Listed entries:
_ _ _ _
## config.mk

```make
export PLATFORM = sky130hd
export DESIGN_NAME = row_mac_flat
export DESIGN_NICKNAME = d
export VERILOG_FILES = /design/src/logic/conv_pkg.sv /design/src/logic/window_if.sv /design/src/logic/row_mac.sv /design/src/flat_wrapper.sv
export VERILOG_INCLUDE_DIRS = /design/src /design/src/include
export SDC_FILE = /design/constraint.sdc
export NUM_CORES = 2
export LEC_CHECK = 0
export ABC_AREA = 1
export ABC_CLOCK_PERIOD_IN_PS = 1000
export BUFFER_PORTS_ARGS = -buffer_cell sky130_fd_sc_hd__buf_2
export CORE_ASPECT_RATIO = 0.8
export CORE_MARGIN = 2
export CORE_UTILIZATION = 45
export CTS_CLUSTER_SIZE = 12
export DETAILED_ROUTE_END_ITERATION = 12
export GPL_TIMING_DRIVEN = 0
export MAX_ROUTING_LAYER = met4
export PLACE_DENSITY = 0.64
export SLEW_MARGIN = 25
export SYNTH_ARGS = -nofsm -noshare
export SYNTH_HDL_FRONTEND = slang
export SYNTH_SLANG_ARGS = --single-unit
```

## constraint.sdc

```tcl
create_clock -name clk -period 1 [get_ports clk]
set_clock_uncertainty 0.05 [all_clocks]
set_input_delay 0.1 -clock clk [delete_from_list [all_inputs] [get_ports clk]]
set_output_delay 0.1 -clock clk [all_outputs]
set_load 0.01 [all_outputs]
```

## src/include/conv_config.svh

```systemverilog
`ifndef CONV_CONFIG_SVH
`define CONV_CONFIG_SVH

////////////////////////////////////////////////////////////////////////////
// layer shape
////////////////////////////////////////////////////////////////////////////

`define CONV_DATA_WIDTH        16  // one fm / weight / bias word
`define CONV_KERNEL            3   // kernel side K
`define CONV_FM_SIZE           8   // input fm side
`define CONV_FM_DEPTH          4   // input depth slices
`define CONV_KERNEL_COUNT      2
`define CONV_STRIDE            1
`define CONV_OUT_SIZE          6   // (FM_SIZE - K) / STRIDE + 1

////////////////////////////////////////////////////////////////////////////
// datapath and memory widths
////////////////////////////////////////////////////////////////////////////

`define CONV_ACC_WIDTH         40  // wide enough for the sum over depth
`define CONV_LAYER_ADDR_WIDTH  19
`define CONV_WEIGHT_ADDR_WIDTH 10

`endif

```

## src/logic/conv_pkg.sv

```systemverilog
`include "conv_config.svh"

package conv_pkg;

    // signed fixed point words
    typedef logic signed [`CONV_DATA_WIDTH-1:0] data_t;
    typedef logic signed [`CONV_ACC_WIDTH-1:0]  acc_t;

    typedef logic [`CONV_LAYER_ADDR_WIDTH-1:0]  layer_addr_t;
    typedef logic [`CONV_WEIGHT_ADDR_WIDTH-1:0] weight_addr_t;

    // tap c sits at bits c*16 upward
    typedef data_t [`CONV_KERNEL-1:0] tap_row_t;

    // one weight RAM word holds a whole K x K slice
    typedef union packed {
        logic [`CONV_KERNEL*`CONV_KERNEL*`CONV_DATA_WIDTH-1:0] flat;  // raw RAM word
        tap_row_t [`CONV_KERNEL-1:0]                           rows;  // row r at r*48
    } weight_slice_u;

endpackage

```

## src/logic/window_if.sv

```systemverilog
`timescale 1ns/100ps
`include "conv_config.svh"

interface window_if;
    import conv_pkg::*;

    logic                        win_valid;    // one cycle per complete window
    tap_row_t [`CONV_KERNEL-1:0] fm_rows;
    weight_slice_u               weights;
    data_t                       bias;         // bias of the current kernel
    logic                        first_depth;
    logic                        last_depth;

    modport fetch (
        output win_valid, fm_rows, weights, bias, first_depth, last_depth
    );

    modport lane (
        input win_valid, fm_rows, weights
    );

    modport accum (
        input win_valid, bias, first_depth, last_depth
    );

endinterface

```

## src/logic/row_mac.sv

```systemverilog
`timescale 1ns/100ps
`include "conv_config.svh"

module row_mac #(
    parameter int ROW = 0  // kernel row served by this lane
) (
    input  logic           clk,
    input  logic           convRst,
    window_if.lane         win,
    output conv_pkg::acc_t row_sum,
    output logic           row_valid
);
    import conv_pkg::*;

    localparam int K = `CONV_KERNEL;

    acc_t sum_c;

    // sum of the K products of this row
    always_comb begin : row_dot
        data_t                                fm_tap;
        data_t                                wt_tap;
        logic signed [2*`CONV_DATA_WIDTH-1:0] prod;
        sum_c = '0;
        for (int c = 0; c < K; c++) begin
            fm_tap = win.fm_rows[ROW][c];
            wt_tap = win.weights.rows[ROW][c];
            prod   = fm_tap * wt_tap;        // 32 bit signed product
            sum_c  = sum_c + acc_t'(prod);
        end
    end

    always_ff @(posedge clk or posedge convRst) begin
        if (convRst)
            row_valid <= 1'b0;
        else
            row_valid <= win.win_valid;
    end

    always_ff @(posedge clk) begin
        if (win.win_valid)
            row_sum <= sum_c;
    end

endmodule

```

## src/flat_wrapper.sv

```systemverilog
// flat-port wrapper written by rule: the top's interface ports become plain ports
module row_mac_flat import conv_pkg::*;
#(
    parameter int ROW = 0                                   
)
  (clk, convRst, row_sum, row_valid, win_win_valid, win_fm_rows, win_weights);
  window_if win_i ();
  input  logic clk;
  input  logic convRst;
  output conv_pkg::acc_t row_sum;
  output logic row_valid;
  input wire logic [$bits(win_i.win_valid)-1:0] win_win_valid;
  input wire logic [$bits(win_i.fm_rows)-1:0] win_fm_rows;
  input wire logic [$bits(win_i.weights)-1:0] win_weights;
  assign win_i.win_valid = win_win_valid;
  assign win_i.fm_rows = win_fm_rows;
  assign win_i.weights = win_weights;
  row_mac #(.ROW(ROW)) u_core (.clk(clk), .convRst(convRst), .win(win_i), .row_sum(row_sum), .row_valid(row_valid));
endmodule
```

==> results_dict.tcl <==
set metrics [dict create \
    dieArea_um2 75800 \
    grt_antenna_before_repair 2 \
    grt_max_degree 36 \
    setup_ws_ns -5.99 \
    critPathMaxFanout 5 \
    path_class "primary input to register" \
    synth_area_leaders "fa_1, inv_1, nand2_1" \
    ios 332 \
    gr-total-overflow 0 \
    grt_first_pass_wirelength_um 155000 \
    crit_path_start_kind "primary input" \
    drc 0 \
    drive_above_1_share 0.214 \
    num_vias 25000 \
    crit_required_ns 1.00 \
    critPathCaptureType "register" \
    chipWidth_um 307 \
    period_share 6.99 \
    die_h_um 247 \
    place_congestion 1.00 \
    synthDistinctLibCells 36 \
    yosysTopAreaCell "fa_1" \
    finalHoldViolations 0 \
    dr.first_iter.drc_count 1893 \
    synth_top_area_share 0.563 \
    fp.coreArea_um2 72400 \
    grt_usage 0.283 \
    period_minus_slack_ns 6.99 \
    min_path_type "primary input to async pin" \
    synth_edf_count 34 \
    grt_pass1_vias 26700 \
    syn_nets 5358 \
    crit_arrival_ns 6.99 \
    violations "setup timing" \
    syn_avg_cell_area_um2 8.42 \
    cts_max_path_buffers 2 \
    start_util 0.457 \
    cpPeakStageDelay_ns 0.55 \
    clk_pin_slew_worst_paths_ns 0.06 \
    synth_area_um2 33100 \
    firstDrtPassIters 5 \
    antenna_left 0 \
    relSlewSlack 0.455 \
    synth-seq-cells 35 \
    async_flop_share 0.0286 \
    synthFlopType "edfxtp_1" \
    synth-seq-area-share 0.0316 \
    finalNetCount 5612 \
    setup-violations-final 41 \
    numCtsBuffers 5 \
    critPathMostFrequentCell "fa_1" \
    htreeDepth 2 \
    max_freq_ghz 0.143 \
    cts_sinks 35 \
    port_buffers 71 \
    rows 88 \
    syn2layout_area_growth_pct 23.9 \
    synth_commonest_cells "inv_1, fa_1, nand2_1" \
    vias_per_cell 4.86 \
    post_drt_wl_per_cell_um 19.4 \
    dp.final_hpwl_um 85600 \
    postSynthCellCount 3934 \
    synth.most_common_cell "inv_1" \
    drt-total-wl_um 99500 \
    cap_violations 0 \
    status "finished, violations left" \
    fin_hold_ws_ns 0.139 \
    cts_tree "yes" \
    slew_violations 0 \
    worstMarginPinSlew_ns 0.818 \
    grt_setup_unrepaired "yes" \
    ys_warn_count 0 \
    cpMaxStageDelayCell "fa_1" \
    clockRootBuffer "clkbuf_16" \
]
==> critical path, delay by kind of cell <==
kind          cells  cell delay (ns)
fa+ha+maj        10             4.79
buf+inv          11             0.88
simple gates     10             1.18
==> layout by cell type, fill, tap and decap left out, types with 8 or more instances in the layout <==
| master | n |
|---|---|
| a21oi_2 | 12 |
| a21oi_4 | 13 |
| buf_12 | 21 |
| buf_2 | 45 |
| buf_4 | 126 |
| buf_6 | 63 |
| buf_8 | 21 |
| clkbuf_16 | 71 |
| clkbuf_2 | 15 |
| clkbuf_4 | 21 |
| clkbuf_8 | 37 |
| edfxtp_1 | 34 |
| fa_1 | 873 |
| fa_2 | 59 |
| ha_1 | 145 |
| ha_4 | 56 |
| inv_1 | 1339 |
| inv_2 | 111 |
| inv_4 | 11 |
| nand2_1 | 787 |
| nand2_2 | 55 |
| nand2_4 | 34 |
| nand2_8 | 8 |
| nand3_1 | 27 |
| nand3_2 | 10 |
| nand4_1 | 10 |
| nor2_1 | 26 |
| nor2_2 | 10 |
| nor2_4 | 31 |
| or2_2 | 16 |
| or2_4 | 9 |
| xor2_1 | 23 |
==> metal layers <==
metal  routed length (um)  global-route usage  vias up
met5                    0                   -        -
met4                 2210              0.0515        0
met2                47300               0.449      912
met1                40800               0.389    12800
met3                 9050              0.0495       96
li1                     -                   -    11100
==> through the flow <==
step	setup slack [ns]	TNS, ns	area [um^2]	util	std cells
after floorplan	-5.59	-160.50	34800	-	3934
after global placement	-6.94	-198.46	36400	0.502	4950
after detailed placement	-6.95	-199.83	36400	0.502	4950
after CTS	-6.08	-169.25	39700	0.548	5060
after global routing	-6.22	-175.16	41000	0.567	5136
final	-5.99	-170.40	41000	0.567	5136
==> final cells by class <==
type                       instances  area (um^2)
fill                            6483        31400
multi-input combinational       2261        28000
inverter                        1468         5560
buffer                           170         2780
timing repair buffer             247         2270
tap                              945         1180
sequential                        35         1050
clock buffer                       5          125
clock inverter                     3         43.8
antenna                            2         5.00
==> state kept, by name (all words and copies together), names as in the netlist <==
name              count
u_core.row_valid      1
u_core.row_sum       34
==> worst paths after layout <==
kind                            startpoint            endpoint  slack [ns]  cells past startpoint
setup / recovery           win_weights[15]  u_core.row_sum[38]       -5.99                     31
hold / removal                     convRst    u_core.row_valid        0.14                      3
max in group asynchronous          convRst    u_core.row_valid        0.67                      3
min in group clk             win_win_valid    u_core.row_valid        0.32                      1
==> logic make-up (layout without fill, tap and decap cells) <==
| family | Yosys count | after routing | synth area share |
|---|---|---|---|
| other | 0 | 2 | 0 |
| buffers and inverters | 1638 | 1893 | 0.186 |
| adders and majority gates | 1133 | 1133 | 0.639 |
| and+or+nand+nor | 1040 | 1040 | 0.125 |
| DFF | 35 | 35 | 0.0316 |
| xor gates and xnor gates | 29 | 29 | 0.00766 |
| AOI/OAI and AO/OA | 59 | 59 | 0.0105 |
==> repair_timing <==
item	CTS	global route
buffers inserted	97	73
pin swaps	208	185
endpoints found under the setup margin	41	41
hold buffers	1	0
gates cloned	5	2
endpoints found under the hold margin	1	0
gates resized for setup	512	260
Power is not shown: default switching activity piles up to over one toggle a cycle in this logic, so the estimate is an artifact.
_ _ _ _
Exercise brief:
Your reply is to repeat, unchanged, the lines above running from the one with "buf_12 | 21 |" up to and including the one with "routed length (um)".

Response to the task:
| buf_12 | 21 |
| buf_2 | 45 |
| buf_4 | 126 |
| buf_6 | 63 |
| buf_8 | 21 |
| clkbuf_16 | 71 |
| clkbuf_2 | 15 |
| clkbuf_4 | 21 |
| clkbuf_8 | 37 |
| edfxtp_1 | 34 |
| fa_1 | 873 |
| fa_2 | 59 |
| ha_1 | 145 |
| ha_4 | 56 |
| inv_1 | 1339 |
| inv_2 | 111 |
| inv_4 | 11 |
| nand2_1 | 787 |
| nand2_2 | 55 |
| nand2_4 | 34 |
| nand2_8 | 8 |
| nand3_1 | 27 |
| nand3_2 | 10 |
| nand4_1 | 10 |
| nor2_1 | 26 |
| nor2_2 | 10 |
| nor2_4 | 31 |
| or2_2 | 16 |
| or2_4 | 9 |
| xor2_1 | 23 |
==> metal layers <==
metal  routed length (um)  global-route usage  vias up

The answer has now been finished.